= Exercise aim =
If a line includes "written", copy it out of the entries.
■ ■ ■ ■ ■ ■ ■
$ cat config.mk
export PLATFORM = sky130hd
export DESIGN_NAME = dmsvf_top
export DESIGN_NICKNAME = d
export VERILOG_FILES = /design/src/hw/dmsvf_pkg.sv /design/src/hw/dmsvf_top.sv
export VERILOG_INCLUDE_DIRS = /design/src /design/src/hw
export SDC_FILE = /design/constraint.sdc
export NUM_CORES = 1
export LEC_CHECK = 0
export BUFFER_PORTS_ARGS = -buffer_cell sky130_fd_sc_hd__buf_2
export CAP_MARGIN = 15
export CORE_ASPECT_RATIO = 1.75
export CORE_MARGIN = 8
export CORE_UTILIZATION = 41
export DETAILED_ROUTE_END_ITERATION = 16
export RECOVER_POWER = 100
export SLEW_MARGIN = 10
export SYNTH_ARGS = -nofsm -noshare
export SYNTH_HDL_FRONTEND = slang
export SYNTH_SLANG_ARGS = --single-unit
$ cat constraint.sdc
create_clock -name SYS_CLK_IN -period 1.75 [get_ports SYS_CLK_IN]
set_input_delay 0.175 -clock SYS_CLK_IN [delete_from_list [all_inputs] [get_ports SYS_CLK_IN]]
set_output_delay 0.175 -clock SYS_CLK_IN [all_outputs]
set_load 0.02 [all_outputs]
■ ■ ■ ■ ■ ■ ■
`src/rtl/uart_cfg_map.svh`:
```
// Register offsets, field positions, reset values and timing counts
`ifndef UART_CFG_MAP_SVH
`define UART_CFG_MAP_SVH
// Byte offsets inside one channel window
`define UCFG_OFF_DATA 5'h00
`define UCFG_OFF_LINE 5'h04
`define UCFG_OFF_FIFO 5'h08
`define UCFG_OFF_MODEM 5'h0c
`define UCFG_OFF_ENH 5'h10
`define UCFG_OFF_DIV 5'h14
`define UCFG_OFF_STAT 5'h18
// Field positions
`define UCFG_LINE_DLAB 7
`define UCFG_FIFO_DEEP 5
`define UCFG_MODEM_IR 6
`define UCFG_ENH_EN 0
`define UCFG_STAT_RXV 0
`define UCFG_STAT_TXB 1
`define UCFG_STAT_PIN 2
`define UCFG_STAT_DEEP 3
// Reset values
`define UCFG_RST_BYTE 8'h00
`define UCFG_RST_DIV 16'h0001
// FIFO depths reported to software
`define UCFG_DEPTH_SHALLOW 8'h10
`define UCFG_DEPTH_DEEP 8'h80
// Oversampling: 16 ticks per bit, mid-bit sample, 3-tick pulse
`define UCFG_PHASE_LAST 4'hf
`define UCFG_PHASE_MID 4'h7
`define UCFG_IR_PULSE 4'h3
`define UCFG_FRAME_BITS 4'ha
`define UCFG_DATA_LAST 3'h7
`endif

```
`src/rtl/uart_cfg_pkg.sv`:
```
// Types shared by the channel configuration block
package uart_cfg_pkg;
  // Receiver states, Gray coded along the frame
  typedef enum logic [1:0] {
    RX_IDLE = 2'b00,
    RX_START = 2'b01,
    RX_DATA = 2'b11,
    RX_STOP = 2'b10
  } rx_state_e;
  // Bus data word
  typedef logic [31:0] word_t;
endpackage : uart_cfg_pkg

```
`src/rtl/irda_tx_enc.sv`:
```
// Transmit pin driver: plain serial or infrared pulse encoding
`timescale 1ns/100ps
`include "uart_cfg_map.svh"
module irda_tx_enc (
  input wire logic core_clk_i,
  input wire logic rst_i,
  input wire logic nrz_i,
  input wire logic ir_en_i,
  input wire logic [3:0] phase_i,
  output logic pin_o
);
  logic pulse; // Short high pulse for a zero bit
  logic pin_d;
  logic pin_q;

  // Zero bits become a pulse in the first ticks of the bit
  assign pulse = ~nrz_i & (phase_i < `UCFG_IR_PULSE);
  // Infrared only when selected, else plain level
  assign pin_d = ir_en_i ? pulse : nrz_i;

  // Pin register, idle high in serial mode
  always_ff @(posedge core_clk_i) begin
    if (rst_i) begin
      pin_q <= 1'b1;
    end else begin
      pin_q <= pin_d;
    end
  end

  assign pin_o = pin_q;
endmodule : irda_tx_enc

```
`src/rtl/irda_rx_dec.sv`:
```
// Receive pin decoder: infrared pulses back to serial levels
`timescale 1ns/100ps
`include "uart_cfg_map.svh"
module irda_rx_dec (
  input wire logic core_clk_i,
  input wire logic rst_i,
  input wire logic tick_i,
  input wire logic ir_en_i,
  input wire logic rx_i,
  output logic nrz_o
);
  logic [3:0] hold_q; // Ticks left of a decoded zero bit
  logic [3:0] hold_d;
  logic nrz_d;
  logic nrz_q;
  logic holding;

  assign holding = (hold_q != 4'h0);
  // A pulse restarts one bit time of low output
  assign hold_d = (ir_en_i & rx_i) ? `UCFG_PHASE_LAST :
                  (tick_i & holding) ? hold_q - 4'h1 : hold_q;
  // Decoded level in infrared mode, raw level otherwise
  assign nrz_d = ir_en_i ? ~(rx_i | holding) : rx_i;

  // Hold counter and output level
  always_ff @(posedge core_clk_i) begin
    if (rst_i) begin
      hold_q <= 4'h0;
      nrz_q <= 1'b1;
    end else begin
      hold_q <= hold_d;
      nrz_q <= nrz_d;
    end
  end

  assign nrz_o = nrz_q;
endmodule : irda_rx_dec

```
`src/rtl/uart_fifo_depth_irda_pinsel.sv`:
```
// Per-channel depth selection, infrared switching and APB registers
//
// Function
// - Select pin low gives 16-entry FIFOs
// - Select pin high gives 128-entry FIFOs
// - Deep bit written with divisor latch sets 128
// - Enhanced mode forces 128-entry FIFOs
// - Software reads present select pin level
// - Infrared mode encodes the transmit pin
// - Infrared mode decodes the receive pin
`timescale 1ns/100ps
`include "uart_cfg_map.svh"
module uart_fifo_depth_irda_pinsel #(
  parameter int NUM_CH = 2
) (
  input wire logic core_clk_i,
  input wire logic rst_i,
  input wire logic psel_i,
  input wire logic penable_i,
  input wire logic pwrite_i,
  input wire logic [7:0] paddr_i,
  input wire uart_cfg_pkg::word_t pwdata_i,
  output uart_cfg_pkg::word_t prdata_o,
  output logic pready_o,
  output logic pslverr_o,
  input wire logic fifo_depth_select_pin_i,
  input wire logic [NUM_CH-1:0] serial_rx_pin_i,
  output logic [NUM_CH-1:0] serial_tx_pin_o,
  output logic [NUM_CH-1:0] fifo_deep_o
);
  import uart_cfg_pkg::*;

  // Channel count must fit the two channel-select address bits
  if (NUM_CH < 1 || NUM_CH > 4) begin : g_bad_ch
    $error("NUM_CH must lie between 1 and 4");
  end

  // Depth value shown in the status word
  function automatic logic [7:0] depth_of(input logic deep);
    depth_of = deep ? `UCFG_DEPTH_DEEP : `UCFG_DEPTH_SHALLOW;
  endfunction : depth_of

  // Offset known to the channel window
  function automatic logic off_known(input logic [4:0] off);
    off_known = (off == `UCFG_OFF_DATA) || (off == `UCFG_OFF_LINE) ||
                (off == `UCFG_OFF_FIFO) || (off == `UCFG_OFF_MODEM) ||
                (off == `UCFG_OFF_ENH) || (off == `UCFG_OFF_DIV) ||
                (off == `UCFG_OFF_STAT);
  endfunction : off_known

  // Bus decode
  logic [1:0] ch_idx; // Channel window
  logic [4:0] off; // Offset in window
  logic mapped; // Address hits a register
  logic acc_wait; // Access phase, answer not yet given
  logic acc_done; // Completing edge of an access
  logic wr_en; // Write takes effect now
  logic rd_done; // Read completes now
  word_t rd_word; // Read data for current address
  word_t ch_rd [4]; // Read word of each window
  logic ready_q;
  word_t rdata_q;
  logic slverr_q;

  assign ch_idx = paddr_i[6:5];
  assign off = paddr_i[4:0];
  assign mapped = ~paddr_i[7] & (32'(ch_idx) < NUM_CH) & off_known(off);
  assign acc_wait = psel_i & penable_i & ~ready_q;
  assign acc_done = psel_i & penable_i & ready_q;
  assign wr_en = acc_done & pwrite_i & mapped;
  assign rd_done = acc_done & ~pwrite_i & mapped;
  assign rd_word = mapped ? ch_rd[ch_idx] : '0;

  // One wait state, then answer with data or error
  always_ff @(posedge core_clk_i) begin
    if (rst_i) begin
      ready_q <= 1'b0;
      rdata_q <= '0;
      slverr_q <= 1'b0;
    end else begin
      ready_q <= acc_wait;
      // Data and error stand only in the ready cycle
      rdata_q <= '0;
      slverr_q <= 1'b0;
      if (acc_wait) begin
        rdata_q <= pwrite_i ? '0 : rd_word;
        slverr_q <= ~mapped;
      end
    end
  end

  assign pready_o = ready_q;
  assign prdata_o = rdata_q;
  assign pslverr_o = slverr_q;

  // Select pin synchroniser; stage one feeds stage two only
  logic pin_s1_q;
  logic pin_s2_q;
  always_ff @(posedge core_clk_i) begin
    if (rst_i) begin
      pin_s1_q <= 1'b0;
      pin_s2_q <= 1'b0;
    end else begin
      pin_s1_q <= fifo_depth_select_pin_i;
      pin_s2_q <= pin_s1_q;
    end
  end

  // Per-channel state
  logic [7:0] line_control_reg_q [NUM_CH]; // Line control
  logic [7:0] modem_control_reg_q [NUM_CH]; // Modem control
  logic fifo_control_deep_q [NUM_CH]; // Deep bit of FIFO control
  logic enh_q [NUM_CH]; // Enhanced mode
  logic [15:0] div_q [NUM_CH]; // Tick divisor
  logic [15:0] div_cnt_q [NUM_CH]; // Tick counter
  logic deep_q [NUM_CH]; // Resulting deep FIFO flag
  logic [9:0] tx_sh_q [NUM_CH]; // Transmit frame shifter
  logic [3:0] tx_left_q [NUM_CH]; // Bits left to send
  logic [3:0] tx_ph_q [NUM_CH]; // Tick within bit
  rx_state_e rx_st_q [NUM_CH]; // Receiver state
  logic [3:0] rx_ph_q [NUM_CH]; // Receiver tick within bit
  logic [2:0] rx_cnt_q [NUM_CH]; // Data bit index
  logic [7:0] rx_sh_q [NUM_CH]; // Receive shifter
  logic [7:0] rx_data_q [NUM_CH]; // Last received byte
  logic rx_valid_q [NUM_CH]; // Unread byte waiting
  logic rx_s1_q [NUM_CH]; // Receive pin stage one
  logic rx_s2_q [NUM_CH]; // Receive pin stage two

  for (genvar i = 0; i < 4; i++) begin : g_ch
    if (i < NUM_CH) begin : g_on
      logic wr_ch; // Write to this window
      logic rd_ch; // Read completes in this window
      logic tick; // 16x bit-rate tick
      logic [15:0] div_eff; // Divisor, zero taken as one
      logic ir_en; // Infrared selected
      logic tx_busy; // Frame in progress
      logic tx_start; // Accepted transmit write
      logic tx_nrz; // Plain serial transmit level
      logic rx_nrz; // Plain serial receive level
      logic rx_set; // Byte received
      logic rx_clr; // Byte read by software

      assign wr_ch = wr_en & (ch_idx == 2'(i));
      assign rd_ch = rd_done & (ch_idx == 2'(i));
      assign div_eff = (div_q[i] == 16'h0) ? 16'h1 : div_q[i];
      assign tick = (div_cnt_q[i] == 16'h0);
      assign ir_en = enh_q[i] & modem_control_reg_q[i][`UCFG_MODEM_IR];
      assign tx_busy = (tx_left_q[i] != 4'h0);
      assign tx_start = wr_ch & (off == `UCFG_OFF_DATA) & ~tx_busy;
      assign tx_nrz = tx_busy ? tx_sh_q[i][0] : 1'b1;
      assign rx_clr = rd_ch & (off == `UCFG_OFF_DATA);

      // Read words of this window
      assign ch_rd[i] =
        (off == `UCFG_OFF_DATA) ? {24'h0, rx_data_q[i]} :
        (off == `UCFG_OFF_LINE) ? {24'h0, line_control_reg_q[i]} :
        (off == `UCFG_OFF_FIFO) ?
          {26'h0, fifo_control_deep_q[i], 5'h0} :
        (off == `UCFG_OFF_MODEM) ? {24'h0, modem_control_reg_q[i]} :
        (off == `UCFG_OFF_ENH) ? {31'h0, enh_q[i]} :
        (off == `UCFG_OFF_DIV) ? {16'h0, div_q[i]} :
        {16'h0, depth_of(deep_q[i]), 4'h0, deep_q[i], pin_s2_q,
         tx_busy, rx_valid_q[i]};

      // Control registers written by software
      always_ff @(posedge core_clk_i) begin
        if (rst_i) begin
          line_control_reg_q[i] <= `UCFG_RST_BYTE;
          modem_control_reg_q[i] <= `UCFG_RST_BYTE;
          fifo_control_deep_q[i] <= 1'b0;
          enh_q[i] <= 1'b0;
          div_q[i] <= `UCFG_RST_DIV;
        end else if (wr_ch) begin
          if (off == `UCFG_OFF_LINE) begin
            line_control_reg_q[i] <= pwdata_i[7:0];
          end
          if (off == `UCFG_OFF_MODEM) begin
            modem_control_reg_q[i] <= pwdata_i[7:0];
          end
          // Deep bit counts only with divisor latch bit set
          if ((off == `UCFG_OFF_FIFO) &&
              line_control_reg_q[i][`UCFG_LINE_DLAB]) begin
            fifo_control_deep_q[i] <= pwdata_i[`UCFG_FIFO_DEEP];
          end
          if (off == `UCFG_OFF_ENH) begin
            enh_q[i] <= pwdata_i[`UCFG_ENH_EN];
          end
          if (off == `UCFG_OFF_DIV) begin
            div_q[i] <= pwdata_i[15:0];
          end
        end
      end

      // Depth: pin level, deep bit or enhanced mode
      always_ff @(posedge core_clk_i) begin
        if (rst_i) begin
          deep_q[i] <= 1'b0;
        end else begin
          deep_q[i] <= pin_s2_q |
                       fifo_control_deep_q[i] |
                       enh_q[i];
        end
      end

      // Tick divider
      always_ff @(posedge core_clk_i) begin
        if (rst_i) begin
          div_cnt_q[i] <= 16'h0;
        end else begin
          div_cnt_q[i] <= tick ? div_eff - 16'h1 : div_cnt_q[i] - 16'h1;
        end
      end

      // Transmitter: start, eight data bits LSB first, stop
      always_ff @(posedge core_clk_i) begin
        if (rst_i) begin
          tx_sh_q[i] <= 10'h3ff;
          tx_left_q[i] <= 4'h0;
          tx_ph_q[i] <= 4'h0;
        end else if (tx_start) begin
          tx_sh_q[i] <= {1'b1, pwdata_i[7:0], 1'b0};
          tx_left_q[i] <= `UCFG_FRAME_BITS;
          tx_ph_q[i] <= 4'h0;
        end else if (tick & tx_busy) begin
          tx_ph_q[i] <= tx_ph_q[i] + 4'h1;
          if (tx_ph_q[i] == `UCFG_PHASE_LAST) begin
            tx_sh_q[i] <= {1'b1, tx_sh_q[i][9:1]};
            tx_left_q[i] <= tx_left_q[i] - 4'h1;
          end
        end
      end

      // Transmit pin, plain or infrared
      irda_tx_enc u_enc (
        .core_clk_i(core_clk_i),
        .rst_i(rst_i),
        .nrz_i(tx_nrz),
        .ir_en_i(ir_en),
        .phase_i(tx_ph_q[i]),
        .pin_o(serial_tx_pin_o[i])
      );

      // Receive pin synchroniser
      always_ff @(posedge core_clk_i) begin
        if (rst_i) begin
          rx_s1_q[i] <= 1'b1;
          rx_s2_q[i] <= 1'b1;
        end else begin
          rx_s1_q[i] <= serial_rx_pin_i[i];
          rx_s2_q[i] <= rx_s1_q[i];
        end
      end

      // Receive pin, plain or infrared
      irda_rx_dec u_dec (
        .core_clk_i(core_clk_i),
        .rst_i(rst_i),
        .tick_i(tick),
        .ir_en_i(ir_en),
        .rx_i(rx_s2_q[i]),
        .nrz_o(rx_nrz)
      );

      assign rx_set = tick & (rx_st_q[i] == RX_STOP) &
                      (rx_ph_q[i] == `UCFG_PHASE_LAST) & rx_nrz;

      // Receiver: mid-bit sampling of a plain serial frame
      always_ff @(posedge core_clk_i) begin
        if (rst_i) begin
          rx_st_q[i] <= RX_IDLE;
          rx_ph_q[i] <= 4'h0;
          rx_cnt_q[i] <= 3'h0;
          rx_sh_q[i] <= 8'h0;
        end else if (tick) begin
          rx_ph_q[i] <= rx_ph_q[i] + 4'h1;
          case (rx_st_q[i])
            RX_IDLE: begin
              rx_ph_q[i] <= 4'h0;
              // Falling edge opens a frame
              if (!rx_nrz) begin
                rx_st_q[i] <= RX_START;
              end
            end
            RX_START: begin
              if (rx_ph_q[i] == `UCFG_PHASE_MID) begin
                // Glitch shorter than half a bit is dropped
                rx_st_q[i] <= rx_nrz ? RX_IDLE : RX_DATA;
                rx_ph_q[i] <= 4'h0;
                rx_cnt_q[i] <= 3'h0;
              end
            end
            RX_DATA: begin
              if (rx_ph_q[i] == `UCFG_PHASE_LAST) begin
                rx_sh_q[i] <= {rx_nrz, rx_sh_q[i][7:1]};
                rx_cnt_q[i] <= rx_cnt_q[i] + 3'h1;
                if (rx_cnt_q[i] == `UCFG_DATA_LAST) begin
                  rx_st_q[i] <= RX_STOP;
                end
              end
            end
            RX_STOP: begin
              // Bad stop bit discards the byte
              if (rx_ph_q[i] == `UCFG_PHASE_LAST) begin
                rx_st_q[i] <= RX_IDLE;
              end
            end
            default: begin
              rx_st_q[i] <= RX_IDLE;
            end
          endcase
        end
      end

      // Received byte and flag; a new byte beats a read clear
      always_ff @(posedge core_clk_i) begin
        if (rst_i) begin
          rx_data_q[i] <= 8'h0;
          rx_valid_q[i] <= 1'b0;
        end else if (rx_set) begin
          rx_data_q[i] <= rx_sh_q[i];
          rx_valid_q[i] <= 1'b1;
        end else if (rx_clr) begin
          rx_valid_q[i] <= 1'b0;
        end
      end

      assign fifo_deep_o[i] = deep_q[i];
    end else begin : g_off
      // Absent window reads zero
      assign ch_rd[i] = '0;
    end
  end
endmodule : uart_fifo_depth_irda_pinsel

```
■ ■ ■ ■ ■ ■ ■
= Answer section =
// - Deep bit written with divisor latch sets 128
      // Control registers written by software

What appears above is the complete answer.